As organisms, our perceptions of the sensory world are mediated through neural activity at multiple stages within our brains. Broadly speaking, sensory neuroscience deals with two main lines of questioning: the encoding process quantifies how features of a sensory stimulus cause sequences of action-potentials evoked by a neuron, which are stereotyped fluctuations of its membrane potential. In contrast, in decoding we ask how to obtain an optimal estimate of a sensory stimulus through observations of neural action potentials.
We used the rat whisker (vibrissa) pathway, a high-acuity tactile sensory system, as an experimental model with which to answer both of these questions. During in-vivo experiments with anesthetized animals, we recorded single-neuron activity in the layer-IV of the primary somatosensory cortex (SI) in response to controlled deflections of one or two vibrissa.

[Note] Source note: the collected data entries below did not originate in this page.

==> trial 33: inputs <==
## mac_16bit
module mac_16bit(out_rounded,md,mr,clk,rst);
output reg [26:0] out_rounded;
input [15:0] md,mr;               
input clk,rst;
reg [15:0] MD,MR;
reg [39:0] acc;
wire [39:0] mult_out;
wire [17:0] PP0,PP1,PP2,PP3,PP4,PP5,PP6,PP7,PP8;
reg [31:0] PP0_reg,PP1_reg,PP2_reg,PP3_reg,PP4_reg,PP5_reg,PP6_reg,PP7_reg,PP8_reg;
wire [31:0] PP0_FULL,PP1_FULL,PP2_FULL,PP3_FULL,PP4_FULL,PP5_FULL,PP6_FULL,PP7_FULL,PP8_FULL;
wire [7:0] neg;
wire [31:0] sum0,carry0,sum1,carry1,sum2,carry2,sum3,carry3,sum4,carry4,sum5,carry5,sum6,carry6;
wire [39:0] new_acc;
reg [2:0] setup_count;
reg setup_completed;
reg [8:0] count;
generatePartialProducts PP(.PP0(PP0),.PP1(PP1),.PP2(PP2),.PP3(PP3),.PP4(PP4),.PP5(PP5),.PP6(PP6),.PP7(PP7),.PP8(PP8),.neg(neg),.MD(MD),.MR(MR));
genvar i;
assign PP0_FULL[16:0] = PP0;
for(i=31; i>16; i=i-1) begin
  assign PP0_FULL[i] = PP0_FULL[16];
end
assign PP1_FULL[18:2] = PP1;
for(i=31; i>18; i=i-1) begin
  assign PP1_FULL[i] = PP1_FULL[18];
end
assign PP1_FULL[1] = 1'b0;
assign PP1_FULL[0] = neg[0];
assign PP2_FULL[20:4] = PP2;
for(i=31; i>20; i=i-1) begin
  assign PP2_FULL[i] = PP2_FULL[20];
end
assign PP2_FULL[3] = 1'b0;
assign PP2_FULL[2] = neg[1];
for(i=0; i<2; i=i+1) begin
  assign PP2_FULL[i] = 1'b0;
end
assign PP3_FULL[22:6] = PP3;
for(i=31; i>22; i=i-1) begin
  assign PP3_FULL[i] = PP3_FULL[22];
end
assign PP3_FULL[5] = 1'b0;
assign PP3_FULL[4] = neg[2];
for(i=0; i<4; i=i+1) begin
  assign PP3_FULL[i] = 1'b0;
end
assign PP4_FULL[24:8] = PP4;
for(i=31; i>24; i=i-1) begin
  assign PP4_FULL[i] = PP4_FULL[24];
end
assign PP4_FULL[7] = 1'b0;
assign PP4_FULL[6] = neg[3];
for(i=0; i<6; i=i+1) begin
  assign PP4_FULL[i] = 1'b0;
end
assign PP5_FULL[26:10] = PP5;
for(i=31; i>26; i=i-1) begin
  assign PP5_FULL[i] = PP5_FULL[26];
end
assign PP5_FULL[9] = 1'b0;
assign PP5_FULL[8] = neg[4];
for(i=0; i<8; i=i+1) begin
  assign PP5_FULL[i] = 1'b0;
end
assign PP6_FULL[28:12] = PP6;
for(i=31; i>28; i=i-1) begin
  assign PP6_FULL[i] = PP6_FULL[28];
end
assign PP6_FULL[11] = 1'b0;
assign PP6_FULL[10] = neg[5];
for(i=0; i<10; i=i+1) begin
  assign PP6_FULL[i] = 1'b0;
end
  ...
==> flow/config.mk <==
export PLATFORM = sky130hd
export DESIGN_NAME = mac_16bit
export DESIGN_NICKNAME = mac_16bit
export VERILOG_FILES = /design/flow/design.v
export SDC_FILE = /design/flow/constraint.sdc
export NUM_CORES = 4
export LEC_CHECK = 0
export ABC_AREA = 0
export CAP_MARGIN = 15
export CORE_MARGIN = 2
export CORE_UTILIZATION = 47
export CTS_CLUSTER_SIZE = 95
export GPL_ROUTABILITY_DRIVEN = 0
export GPL_TIMING_DRIVEN = 1
export PLACE_DENSITY = 0.4
export SLEW_MARGIN = 10
==> flow/constraint.sdc <==
create_clock -name core_clock -period 11.6 [get_ports {clk}]
set_input_delay 2.3200 -clock core_clock [delete_from_list [all_inputs] [get_ports {clk}]]
set_output_delay 2.3200 -clock core_clock [all_outputs]
set_load 0.01 [all_outputs]
run.sh (not shown) runs the stock make flow with config.mk's settings and CLKGATE_MAP_FILE=.
==> inputs of trial 24, as changes to trial 33 <==
- CAP_MARGIN: 15 -> 25
- CELL_PAD_IN_SITES_DETAIL_PLACEMENT: default -> 2
- CORE_ASPECT_RATIO: default -> 1.19
- CORE_UTILIZATION: 47 -> 32
- CTS_CLUSTER_SIZE: 95 -> 12
- GPL_TIMING_DRIVEN: 1 -> 0
- HOLD_SLACK_MARGIN: default -> 0.09
- MIN_ROUTING_LAYER: default -> met2
- PLACE_DENSITY: 0.4 -> default
- SLEW_MARGIN: 10 -> 25
==> flow/constraint.sdc (replaced) <==
create_clock -name core_clock -period 8.42 [get_ports {clk}]
set_input_delay 1.6840 -clock core_clock [delete_from_list [all_inputs] [get_ports {clk}]]
set_output_delay 1.6840 -clock core_clock [all_outputs]
set_load 0.01 [all_outputs]
==> qor summary <==
item	trial 33	trial 24
Outcome	finished clean	did not finish
Last stage reached	-	global routing (5_1_grt)
Number of primary I/O pins	61	61
Number of cell instances after yosys synthesis	2,446	2,446
Number of buffers inserted to repair setup after CTS	0	2
Number of clock buffers inserted by TritonCTS	34	31
Largest area contributor in the netlist	sky130_fd_sc_hd__dfxtp_1	sky130_fd_sc_hd__dfxtp_1
Floorplan die area	0.0450 mm²	0.0657 mm²
Vert. Die Dim	212 µm	279 µm
Pre-CTS setup slack	4.09 ns	-0.0801 ns
Core utilization at floorplan	47.5%	32.4%
Count of cell types in the netlist	69	69
Hpwl dp	39.1 mm	80.9 mm
Number of levels in the clock H-tree	2	1
Die width	212 µm	235 µm
Row Count	76	100
Post-cts resize count	0	2
Count of input and output buffers	60	59
AND/OR/NAND/NOR Cells, Area Fraction	13.7%	13.7%
Adder-Cell Fraction of Synth Area	23.7%	23.7%
Part of the Yosys area used for sequential elements	25.2%	25.2%
Yosys synthesis warning count	1	1
Cell area after placement	0.0213 mm²	0.0220 mm²
Async SR Flop Fraction	0%	0%
Cell Count Post-Placement	2,921	3,321
Core region area	0.0429 mm²	0.0628 mm²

Characterization of the encoding pathway involved two steps; firstly, we showed that SI neurons encode deflection transients through phasic increases in their firing rates. Increases in the deflection angular velocity led to corresponding increases in magnitude, shortening of latency, and slight increases in the temporal precision of the response. Secondly, we showed that neural responses were strongly shaped by the timescale of suppression evoked by the neural pathway. The nonlinear dynamics of response suppression were predictable from simpler measurements made in the laboratory. We subsequently combined velocity-tuning and the history-dependence of SI responses to create a Markov response model. This model, a novel contribution, accurately predicted measured responses to deflection patterns inspired by the velocity and temporal structures of naturalistic stimuli.
We subsequently used this model to (1) optimally detect neural responses, and (2) compute estimates of the sensory stimulus using a Bayesian decoding framework. Despite the significant role of response dynamics in shaping the activity evoked by different kinematic and behavioral parameters, texture-specific information were recoverable by an ideal-observer of the neural response. Together, these results characterize im portant principles by which a tactile sensory pathway encodes stimuli, and identify the factors that limit the amount of recoverable sensory information. The paradigm developed here is sufficiently general to be applicable to other sensory pathways.